Robust robotic manipulation under degraded sensing requires combining hardware redundancy, model-based control, perception alternatives, and adaptive learning so systems remain precise when primary sensors degrade. Causes of degradation include environmental factors such as dust, low light, moisture, or temperature extremes; mechanical wear and cable faults; and occlusions during close manipulation. Consequences range from reduced task accuracy and increased cycle time in factories to safety risks in healthcare or field robotics, and mission loss in space or undersea operations. Human and cultural contexts matter: industrial settings can standardize redundancy more easily than low-cost consumer robots in homes, and territorial challenges like Arctic deployments intensify sensor failure modes.
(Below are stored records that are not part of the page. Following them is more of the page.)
## config.mk

```make
export PLATFORM = sky130hd
export DESIGN_NAME = pad_io_top
export DESIGN_NICKNAME = d
export VERILOG_FILES = /design/src/pad_pkg.sv /design/src/jtag_pkg.sv /design/src/pad_attr_regs.sv /design/src/trigger_gate.sv /design/src/jtag_overlay_mux.sv /design/src/pad_attr_stage.sv /design/src/pad_io_top.sv
export SDC_FILE = /design/constraint.sdc
export NUM_CORES = 1
export LEC_CHECK = 0
export BUFFER_PORTS_ARGS = -buffer_cell sky130_fd_sc_hd__buf_4
export CAP_MARGIN = 40
export CELL_PAD_IN_SITES_DETAIL_PLACEMENT = 1
export CELL_PAD_IN_SITES_GLOBAL_PLACEMENT = 2
export CORE_ASPECT_RATIO = 1.25
export CORE_MARGIN = 2
export CORE_UTILIZATION = 34
export CTS_CLUSTER_DIAMETER = 30
export DETAILED_ROUTE_END_ITERATION = 16
export GPL_TIMING_DRIVEN = 0
export PLACE_DENSITY = 0.86
export SETUP_SLACK_MARGIN = 0.3
export SYNTH_ARGS = -nofsm -noshare
export SYNTH_HDL_FRONTEND = slang
export SYNTH_SLANG_ARGS = --single-unit
```

## constraint.sdc

```tcl
create_clock -name clk_i -period 2.3 [get_ports clk_i]
set_input_delay 0 -clock clk_i [delete_from_list [all_inputs] [get_ports clk_i]]
set_output_delay 0 -clock clk_i [all_outputs]
set_load 0.01 [all_outputs]
```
Redundancy and sensor fusion
Maintaining precision often starts with redundancy and sensor fusion that weight remaining signals when one modality falters. Davide Scaramuzza University of Zurich and ETH Zurich has advanced visual-inertial approaches and advocated alternate sensors such as event cameras that preserve information under motion blur and low light, improving pose estimation when conventional cameras fail. Robert D. Howe Harvard University has emphasized integrating tactile and force sensing to complement vision; tactile inputs provide direct contact information that remains available during visual occlusion. Combining proprioceptive joint encoders, force/torque sensors, and multiple camera viewpoints reduces single-point failure impact and supports consistent end-effector positioning.
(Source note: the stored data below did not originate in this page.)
==> src/hw/redmule_pkg.sv <==
// ----------------------------------------
// RedMulE package
// Array sizes, register map, scheduler
// states and the shared packed structs
// ----------------------------------------
`default_nettype none

package redmule_pkg;

  // Array geometry and element widths
  localparam int unsigned WIDTH  = 4;
  localparam int unsigned HEIGHT = 4;
  localparam int unsigned DATA_W = 8;
  localparam int unsigned PROD_W = 2 * DATA_W;
  localparam int unsigned ACC_W  = 32;
  localparam int unsigned ROW_W  = $clog2(WIDTH);

  // Register port
  localparam int unsigned K_W        = 8;
  localparam int unsigned REG_ADDR_W = 8;
  localparam int unsigned BUS_W      = 32;

  localparam logic [REG_ADDR_W-1:0] REG_K_OFFSET       = 'h00;
  localparam logic [REG_ADDR_W-1:0] REG_TRIGGER_OFFSET = 'h54;
  localparam logic [REG_ADDR_W-1:0] REG_STATUS_OFFSET  = 'h0C;

  typedef logic [WIDTH-1:0][DATA_W-1:0]  x_col_t;
  typedef logic [HEIGHT-1:0][DATA_W-1:0] w_row_t;
  typedef logic [HEIGHT-1:0][ACC_W-1:0]  acc_row_t;
  typedef acc_row_t [WIDTH-1:0]          tile_t;

  // wen low means write
  typedef struct packed {
    logic                  req;
    logic                  wen;
    logic [REG_ADDR_W-1:0] addr;
    logic [BUS_W-1:0]      data;
  } periph_req_t;

  typedef struct packed {
    logic             gnt;
    logic             r_valid;
    logic [BUS_W-1:0] r_data;
  } periph_rsp_t;

  typedef struct packed {
    logic [K_W-1:0] k;
  } job_cfg_t;

  typedef struct packed {
    logic             bias_load;
    logic [ROW_W-1:0] bias_row;
    logic             in_valid;
    logic             flush;
  } engine_ctrl_t;

  typedef enum logic [2:0] {
    IDLE,
    LOAD_BIAS,
    COMPUTE,
    DRAIN,
    STORE
  } sched_state_e;

endpackage

`default_nettype wire

==> src/hw/redmule_z_buffer.sv <==
// ----------------------------------------
// RedMulE Z buffer
// Holds the finished tile and streams it
// out one row per valid/ready transfer
// ----------------------------------------
`default_nettype none

module redmule_z_buffer (
  input  wire                         clk_i,
  input  wire                         arst_n_i,
  input  wire                         capture_i,
  input  redmule_pkg::tile_t          tile_i,
  output redmule_pkg::acc_row_t       z_o,
  output logic                        z_valid_o,
  input  wire                         z_ready_i,
  output logic                        done_o
);

  redmule_pkg::tile_t            tile_q;
  logic [redmule_pkg::ROW_W-1:0] row_q;
  logic                          valid_q;
  logic                          done_q;
  logic                          xfer;
  logic                          last;

  assign xfer = valid_q & z_ready_i;
  assign last = (row_q == redmule_pkg::ROW_W'(redmule_pkg::WIDTH - 1));

  always_ff @(posedge clk_i) begin
    if (capture_i) begin
      tile_q <= tile_i;
    end
  end

  always_ff @(posedge clk_i or negedge arst_n_i) begin
    if (!arst_n_i) begin
      row_q   <= '0;
      valid_q <= 1'b0;
      done_q  <= 1'b0;
    end else begin
      done_q <= xfer & last;
      if (capture_i) begin
        row_q   <= '0;
        valid_q <= 1'b1;
      end else if (xfer) begin
        if (last) begin
          valid_q <= 1'b0;
        end else begin
          row_q <= row_q + 1'b1;
        end
      end
    end
  end

  // Row stays put until the sink takes it
  assign z_o       = tile_q[row_q];
  assign z_valid_o = valid_q;
  assign done_o    = done_q;

endmodule

`default_nettype wire

==> config.mk <==
export PLATFORM = sky130hd
export DESIGN_NAME = redmule_z_buffer
export DESIGN_NICKNAME = d
export VERILOG_FILES = /design/src/hw/redmule_pkg.sv /design/src/hw/redmule_z_buffer.sv
export SDC_FILE = /design/constraint.sdc
export NUM_CORES = 1
export LEC_CHECK = 0
export ABC_AREA = 1
export BUFFER_PORTS_ARGS = -buffer_cell sky130_fd_sc_hd__buf_2
export CAP_MARGIN = 0
export CORE_MARGIN = 5
export CORE_UTILIZATION = 35
export DETAILED_ROUTE_END_ITERATION = 10
export GPL_TIMING_DRIVEN = 0
export PLACE_DENSITY_LB_ADDON = 0.08
export SLEW_MARGIN = 0
export SYNTH_ARGS = -nofsm -noshare
export SYNTH_HDL_FRONTEND = slang
export SYNTH_SLANG_ARGS = --single-unit
==> constraint.sdc <==
create_clock -name clk_i -period 1.2 [get_ports clk_i]
set_input_delay 0 -clock clk_i [delete_from_list [all_inputs] [get_ports clk_i]]
set_output_delay 0 -clock clk_i [all_outputs]
set_load 0.05 [all_outputs]
$ cat src/hw/redmule_pkg.sv
// ----------------------------------------
// RedMulE package
// Array sizes, register map, scheduler
// states and the shared packed structs
// ----------------------------------------
`default_nettype none

package redmule_pkg;

  // Array geometry and element widths
  localparam int unsigned WIDTH  = 4;
  localparam int unsigned HEIGHT = 4;
  localparam int unsigned DATA_W = 8;
  localparam int unsigned PROD_W = 2 * DATA_W;
  localparam int unsigned ACC_W  = 32;
  localparam int unsigned ROW_W  = $clog2(WIDTH);

  // Register port
  localparam int unsigned K_W        = 8;
  localparam int unsigned REG_ADDR_W = 8;
  localparam int unsigned BUS_W      = 32;

  localparam logic [REG_ADDR_W-1:0] REG_K_OFFSET       = 'h00;
  localparam logic [REG_ADDR_W-1:0] REG_TRIGGER_OFFSET = 'h54;
  localparam logic [REG_ADDR_W-1:0] REG_STATUS_OFFSET  = 'h0C;

  typedef logic [WIDTH-1:0][DATA_W-1:0]  x_col_t;
  typedef logic [HEIGHT-1:0][DATA_W-1:0] w_row_t;
  typedef logic [HEIGHT-1:0][ACC_W-1:0]  acc_row_t;
  typedef acc_row_t [WIDTH-1:0]          tile_t;

  // wen low means write
  typedef struct packed {
    logic                  req;
    logic                  wen;
    logic [REG_ADDR_W-1:0] addr;
    logic [BUS_W-1:0]      data;
  } periph_req_t;

  typedef struct packed {
    logic             gnt;
    logic             r_valid;
    logic [BUS_W-1:0] r_data;
  } periph_rsp_t;

  typedef struct packed {
    logic [K_W-1:0] k;
  } job_cfg_t;

  typedef struct packed {
    logic             bias_load;
    logic [ROW_W-1:0] bias_row;
    logic             in_valid;
    logic             flush;
  } engine_ctrl_t;

  typedef enum logic [2:0] {
    IDLE,
    LOAD_BIAS,
    COMPUTE,
    DRAIN,
    STORE
  } sched_state_e;

endpackage

`default_nettype wire

$ cat src/hw/redmule_pe.sv
// ----------------------------------------
// RedMulE processing element
// Registered signed multiply followed by
// a wrapping accumulator
// ----------------------------------------
`default_nettype none

module redmule_pe (
  input  wire                            clk_i,
  input  wire                            arst_n_i,
  input  wire [redmule_pkg::DATA_W-1:0]  x_i,
  input  wire [redmule_pkg::DATA_W-1:0]  w_i,
  input  wire [redmule_pkg::ACC_W-1:0]   bias_i,
  input  wire                            bias_load_i,
  input  wire                            valid_i,
  input  wire                            flush_i,
  output logic [redmule_pkg::ACC_W-1:0]  acc_o
);

  logic signed [redmule_pkg::PROD_W-1:0] prod_q;
  logic                                  prod_valid_q;
  logic        [redmule_pkg::ACC_W-1:0]  acc_q;
  logic        [redmule_pkg::ACC_W-1:0]  prod_ext;

  always_ff @(posedge clk_i or negedge arst_n_i) begin
    if (!arst_n_i) begin
      prod_valid_q <= 1'b0;
    end else begin
      prod_valid_q <= valid_i & ~flush_i;
    end
  end

  always_ff @(posedge clk_i) begin
    if (valid_i) begin
      prod_q <= $signed(x_i) * $signed(w_i);
    end
  end

  // Sign extend the product to the accumulator width
  assign prod_ext = {{(redmule_pkg::ACC_W - redmule_pkg::PROD_W){prod_q[redmule_pkg::PROD_W-1]}},
                     prod_q};

  always_ff @(posedge clk_i) begin
    if (bias_load_i) begin
      acc_q <= bias_i;
    end else if (prod_valid_q && !flush_i) begin
      acc_q <= acc_q + prod_ext;
    end
  end

  assign acc_o = acc_q;

endmodule

`default_nettype wire

$ cat src/hw/redmule_engine.sv
// ----------------------------------------
// RedMulE engine
// WIDTH x HEIGHT PE array with operand
// broadcast and an in-flight flag
// ----------------------------------------
`default_nettype none

module redmule_engine (
  input  wire                       clk_i,
  input  wire                       arst_n_i,
  input  redmule_pkg::engine_ctrl_t ctrl_i,
  input  redmule_pkg::x_col_t       x_i,
  input  redmule_pkg::w_row_t       w_i,
  input  redmule_pkg::acc_row_t     y_i,
  output redmule_pkg::tile_t        tile_o,
  output logic                      busy_o
);

  // Every PE sees the same valid, so one bit tracks the product stage
  logic inflight_q;

  always_ff @(posedge clk_i or negedge arst_n_i) begin
    if (!arst_n_i) begin
      inflight_q <= 1'b0;
    end else begin
      inflight_q <= ctrl_i.in_valid & ~ctrl_i.flush;
    end
  end

  assign busy_o = inflight_q;

  for (genvar w = 0; w < redmule_pkg::WIDTH; w++) begin : gen_row
    logic row_load;

    // Y row lands only in the selected PE row
    assign row_load = ctrl_i.bias_load & (ctrl_i.bias_row == redmule_pkg::ROW_W'(w));

    for (genvar h = 0; h < redmule_pkg::HEIGHT; h++) begin : gen_col
      redmule_pe i_pe (
        .clk_i       ( clk_i           ),
        .arst_n_i    ( arst_n_i        ),
        .x_i         ( x_i[w]          ),
        .w_i         ( w_i[h]          ),
        .bias_i      ( y_i[h]          ),
        .bias_load_i ( row_load        ),
        .valid_i     ( ctrl_i.in_valid ),
        .flush_i     ( ctrl_i.flush    ),
        .acc_o       ( tile_o[w][h]    )
      );
    end
  end

endmodule

`default_nettype wire

$ cat config.mk
export PLATFORM = sky130hd
export DESIGN_NAME = redmule_engine
export DESIGN_NICKNAME = d
export VERILOG_FILES = /design/src/hw/redmule_pkg.sv /design/src/hw/redmule_pe.sv /design/src/hw/redmule_engine.sv
export SDC_FILE = /design/constraint.sdc
export NUM_CORES = 2
export LEC_CHECK = 0
export BUFFER_PORTS_ARGS = -buffer_cell sky130_fd_sc_hd__buf_2
export CAP_MARGIN = 10
export CELL_PAD_IN_SITES_DETAIL_PLACEMENT = 1
export CELL_PAD_IN_SITES_GLOBAL_PLACEMENT = 1
export CORE_MARGIN = 5
export CORE_UTILIZATION = 30
export CTS_CLUSTER_SIZE = 25
export DETAILED_ROUTE_END_ITERATION = 6
export MAX_ROUTING_LAYER = met4
export PLACE_DENSITY_LB_ADDON = 0.25
export SYNTH_ARGS = -nofsm -noshare
export SYNTH_HDL_FRONTEND = slang
export SYNTH_SLANG_ARGS = --single-unit
$ cat constraint.sdc
create_clock -name clk_i -period 5.35 [get_ports clk_i]
set_input_delay 0.8025 -clock clk_i [delete_from_list [all_inputs] [get_ports clk_i]]
set_output_delay 0.8025 -clock clk_i [all_outputs]
set_load 0.02 [all_outputs]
Control, adaptation, and learning
When sensing quality changes, controllers must compensate through robust and adaptive control. Naira Hovakimyan University of Illinois Urbana-Champaign has developed adaptive control frameworks that maintain stability and tracking despite unmodeled disturbances and degraded measurements, enabling continued precise manipulation. Learning-based strategies add resilience by training policies that tolerate noisy or missing inputs; Sergey Levine University of California Berkeley and Pieter Abbeel University of California Berkeley have shown that end-to-end learning and domain randomization produce policies that generalize across sensor variations, while reinforcement learning complemented by model-based estimation recovers performance even when parts of the sensor suite intermittently drop out. Ken Goldberg University of California Berkeley has studied manipulation under uncertainty and shown that uncertainty-aware planning can trade speed for reliability to preserve task success.
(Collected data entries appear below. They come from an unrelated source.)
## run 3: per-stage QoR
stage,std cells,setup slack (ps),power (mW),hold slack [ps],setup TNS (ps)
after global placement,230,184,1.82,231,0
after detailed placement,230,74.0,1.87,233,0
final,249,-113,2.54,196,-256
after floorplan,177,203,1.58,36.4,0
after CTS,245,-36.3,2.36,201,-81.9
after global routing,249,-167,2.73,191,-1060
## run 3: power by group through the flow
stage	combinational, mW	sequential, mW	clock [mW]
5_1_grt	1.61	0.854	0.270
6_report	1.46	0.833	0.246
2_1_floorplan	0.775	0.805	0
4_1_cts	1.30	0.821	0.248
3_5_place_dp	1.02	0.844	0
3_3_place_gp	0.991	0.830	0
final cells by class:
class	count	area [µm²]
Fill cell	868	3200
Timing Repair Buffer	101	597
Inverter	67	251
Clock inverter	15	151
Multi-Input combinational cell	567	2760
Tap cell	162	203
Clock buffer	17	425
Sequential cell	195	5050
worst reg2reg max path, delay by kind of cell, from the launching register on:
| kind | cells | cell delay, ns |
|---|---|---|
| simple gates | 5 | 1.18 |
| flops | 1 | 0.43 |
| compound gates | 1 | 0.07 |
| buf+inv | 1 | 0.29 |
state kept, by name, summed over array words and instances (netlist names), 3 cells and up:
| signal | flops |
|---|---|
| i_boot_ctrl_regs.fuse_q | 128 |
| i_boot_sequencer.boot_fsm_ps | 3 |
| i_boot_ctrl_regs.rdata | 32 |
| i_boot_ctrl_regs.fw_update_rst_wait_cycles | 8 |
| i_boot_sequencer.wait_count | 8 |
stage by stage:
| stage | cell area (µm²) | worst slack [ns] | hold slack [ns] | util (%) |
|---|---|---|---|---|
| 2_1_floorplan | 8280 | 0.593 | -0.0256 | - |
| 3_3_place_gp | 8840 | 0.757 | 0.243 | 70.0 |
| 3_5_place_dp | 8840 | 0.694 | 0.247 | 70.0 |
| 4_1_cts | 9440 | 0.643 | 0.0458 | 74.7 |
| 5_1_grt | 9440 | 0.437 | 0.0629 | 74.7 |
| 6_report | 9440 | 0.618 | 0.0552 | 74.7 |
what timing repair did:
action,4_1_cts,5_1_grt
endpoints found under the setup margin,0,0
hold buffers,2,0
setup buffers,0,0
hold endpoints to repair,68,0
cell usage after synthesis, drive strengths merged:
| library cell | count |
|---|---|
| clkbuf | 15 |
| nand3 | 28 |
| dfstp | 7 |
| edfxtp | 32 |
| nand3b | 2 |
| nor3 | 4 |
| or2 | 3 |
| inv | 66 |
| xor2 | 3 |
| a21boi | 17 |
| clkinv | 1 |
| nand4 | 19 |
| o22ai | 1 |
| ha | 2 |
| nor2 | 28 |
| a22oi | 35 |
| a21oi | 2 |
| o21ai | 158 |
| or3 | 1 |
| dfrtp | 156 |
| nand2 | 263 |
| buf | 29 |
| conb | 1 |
===== config.mk =====
export PLATFORM = sky130hd
export DESIGN_NAME = axi_axil_wr_top
export DESIGN_NICKNAME = d
export VERILOG_FILES = /design/src/design/axi_pkg.sv /design/src/design/bridge_pkg.sv /design/src/design/id_fifo_if.sv /design/src/design/axi_axil_wr_ctrl.sv /design/src/design/axi_axil_wr_top.sv /design/src/design/id_fifo.sv /design/src/design/skid_buf.sv
export SDC_FILE = /design/constraint.sdc
export NUM_CORES = 1
export LEC_CHECK = 0
export CAP_MARGIN = 20
export CORE_MARGIN = 2
export CORE_UTILIZATION = 67
export DETAILED_ROUTE_END_ITERATION = 12
export DONT_BUFFER_PORTS = 1
export PLACE_DENSITY_LB_ADDON = 0.08
export SLEW_MARGIN = 20
export SYNTH_ARGS = -nofsm -noshare
export SYNTH_HDL_FRONTEND = slang
export SYNTH_SLANG_ARGS = --single-unit

===== constraint.sdc =====
create_clock -name clk -period 10.7 [get_ports clk]
set_input_delay 1.07 -clock clk [delete_from_list [all_inputs] [get_ports clk]]
set_output_delay 1.07 -clock clk [all_outputs]
set_load 0.1 [all_outputs]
Practical deployment blends these elements: hardware choices that suit the operating environment, diagnostic layers that detect sensor loss and reweight estimators, controllers that adapt gains or switch modes, and learned components that fill perceptual gaps. The interplay affects stakeholders differently: manufacturers can invest heavily in redundancy, while consumer devices may rely more on software adaptation. Environmental considerations such as salt corrosion or extreme cold demand specialized sensors and maintenance regimes. Together, these strategies help robots sustain precise manipulation when sensors degrade, protecting performance, safety, and mission outcomes.